What is expected: Which lines in the data below contain the word "output"? Return each of them.

***

**src/rtl/ddr5_request_queue_pkg.sv**
```systemverilog
// Shared declarations for the DDR5 request front end and scheduler: address map,
// queue entry layout, command/status encodings and address field positions.
package declarations0;

  localparam int DEFAULT_DEPTH = 16;
  localparam int ADDR_W        = 34;

  localparam int BYTE_SEL_LSB = 0;
  localparam int BYTE_SEL_W   = 2;
  localparam int COL_LOW_LSB  = 2;
  localparam int COL_LOW_W    = 4;
  localparam int CHANNEL_BIT  = 6;
  localparam int BG_LSB       = 7;
  localparam int BG_W         = 3;
  localparam int BANK_LSB     = 10;
  localparam int BANK_W       = 2;
  localparam int COL_HIGH_LSB = 12;
  localparam int COL_HIGH_W   = 6;
  localparam int ROW_LSB      = 18;
  localparam int ROW_W        = 16;

  typedef enum logic [1:0] {
    d_read = 2'd0,
    write  = 2'd1,
    i_read = 2'd2
  } op_e;

  typedef enum logic [2:0] {
    NULL = 3'd0,
    ACT  = 3'd1,
    PRE  = 3'd2,
    RD   = 3'd3,
    WR   = 3'd4,
    REFR = 3'd5
  } commands;

  typedef enum logic [1:0] {
    not_started = 2'd0,
    in_flight   = 2'd1,
    completed   = 2'd2
  } state;

  typedef struct packed {
    logic [ROW_W-1:0]      row;
    logic [COL_HIGH_W-1:0] col_high;
    logic [BANK_W-1:0]     bank;
    logic [BG_W-1:0]       bank_group;
    logic                  channel;
    logic [COL_LOW_W-1:0]  col_low;
    logic [BYTE_SEL_W-1:0] byte_sel;
  } add_map;

  typedef struct packed {
    logic [15:0] t_rcd;
    logic [15:0] t_rp;
    logic [15:0] t_cl;
  } timing_t;

  typedef struct packed {
    add_map      mapped_add;
    op_e         operation;
    logic [63:0] cpu_cycles;
    commands     curr_cmd;
    commands     open_cmd;
    state        status;
    timing_t     tp;
  } queue_structure;

  // Only the fields that vary per request are held in the buffer.
  typedef struct packed {
    add_map      mapped_add;
    op_e         operation;
    logic [63:0] cpu_cycles;
  } slot_t;

endpackage

```
**src/rtl/ddr5_addr_map.sv**
```systemverilog
// Combinational 34-bit physical address to add_map decoder; also used by the
// scheduler's debug printer.
module ddr5_addr_map
  import declarations0::*;
(
  input  logic [ADDR_W-1:0] i_addr,
  output add_map            o_map
);

  always_comb begin
    o_map            = '0;
    o_map.byte_sel   = i_addr[BYTE_SEL_LSB +: BYTE_SEL_W];
    o_map.col_low    = i_addr[COL_LOW_LSB +: COL_LOW_W];
    o_map.channel    = i_addr[CHANNEL_BIT];
    o_map.bank_group = i_addr[BG_LSB +: BG_W];
    o_map.bank       = i_addr[BANK_LSB +: BANK_W];
    o_map.col_high   = i_addr[COL_HIGH_LSB +: COL_HIGH_W];
    o_map.row        = i_addr[ROW_LSB +: ROW_W];
  end

endmodule

```
**src/rtl/ddr5_request_queue.sv**
```systemverilog
// Timestamp-gated in-order request queue feeding the DDR5 command scheduler,
// with CPU cycle counter, illegal-op flag and sticky done indication.
module ddr5_request_queue
  import declarations0::*;
#(
  parameter int DEPTH    = DEFAULT_DEPTH,
  parameter bit FAST_FWD = 1'b1
) (
  input  logic                     clock,
  input  logic                     reset,
  input  logic                     in_valid,
  output logic                     in_ready,
  input  logic [63:0]              in_cycles,
  input  logic [3:0]               in_core,
  input  logic [1:0]               in_op,
  input  logic [ADDR_W-1:0]        in_addr,
  input  logic                     trace_done,
  output logic                     out_valid,
  input  logic                     out_ready,
  output queue_structure           out_entry,
  output logic [$clog2(DEPTH):0]   occupancy,
  output logic [63:0]              cycle_count,
  output logic                     err_illegal_op,
  output logic                     done
);

  localparam int AW = $clog2(DEPTH);

  slot_t           r_mem [DEPTH];
  logic [AW-1:0]   r_wr_ptr;
  logic [AW-1:0]   r_rd_ptr;
  logic [AW:0]     r_occ;
  logic [63:0]     r_cycle;
  logic            r_err;
  logic            r_done;

  add_map          w_map;
  logic            w_full;
  logic            w_empty;
  logic            w_eligible;
  logic            w_take;
  logic            w_push;
  logic            w_pop;
  logic            w_unused_core;

  ddr5_addr_map u_addr_map (
    .i_addr (in_addr),
    .o_map  (w_map)
  );

  // Core id is not carried into the scheduler entry.
  assign w_unused_core = ^in_core;

  assign w_full     = (r_occ == (AW+1)'(DEPTH));
  assign w_empty    = (r_occ == '0);
  assign w_eligible = in_valid && (r_cycle >= in_cycles);
  assign in_ready   = !reset && w_eligible && !w_full;
  assign w_take     = in_valid && in_ready;
  assign w_push     = w_take && (in_op != 2'd3);
  assign out_valid  = !w_empty;
  assign w_pop      = out_valid && out_ready;

  always_ff @(posedge clock) begin
    if (w_push) begin
      r_mem[r_wr_ptr] <= '{mapped_add: w_map, operation: op_e'(in_op), cpu_cycles: in_cycles};
    end
  end

  always_ff @(posedge clock) begin
    if (reset) begin
      r_wr_ptr <= '0;
      r_rd_ptr <= '0;
      r_occ    <= '0;
      r_cycle  <= '0;
      r_err    <= 1'b0;
      r_done   <= 1'b0;
    end else begin
      if (w_push) r_wr_ptr <= r_wr_ptr + 1'b1;
      if (w_pop)  r_rd_ptr <= r_rd_ptr + 1'b1;

      case ({w_push, w_pop})
        2'b10:   r_occ <= r_occ + 1'b1;
        2'b01:   r_occ <= r_occ - 1'b1;
        default: r_occ <= r_occ;
      endcase

      // Skip idle time only while nothing is buffered, so queued entries keep their order.
      if (FAST_FWD && w_empty && in_valid && (r_cycle < in_cycles)) begin
        r_cycle <= in_cycles;
      end else if (r_cycle != '1) begin
        r_cycle <= r_cycle + 64'd1;
      end

      r_err <= w_take && (in_op == 2'd3);

      if (trace_done && !in_valid && w_empty) r_done <= 1'b1;
    end
  end

  always_comb begin
    out_entry            = '0;
    out_entry.mapped_add = r_mem[r_rd_ptr].mapped_add;
    out_entry.operation  = r_mem[r_rd_ptr].operation;
    out_entry.cpu_cycles = r_mem[r_rd_ptr].cpu_cycles;
    out_entry.curr_cmd   = NULL;
    out_entry.open_cmd   = NULL;
    out_entry.status     = not_started;
    out_entry.tp         = '0;
  end

  assign occupancy      = r_occ;
  assign cycle_count    = r_cycle;
  assign err_illegal_op = r_err;
  assign done           = r_done;

endmodule

```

***

Solution to this problem:
  output add_map            o_map
  output logic                     in_ready,
  output logic                     out_valid,
  output queue_structure           out_entry,
  output logic [$clog2(DEPTH):0]   occupancy,
  output logic [63:0]              cycle_count,
  output logic                     err_illegal_op,
  output logic                     done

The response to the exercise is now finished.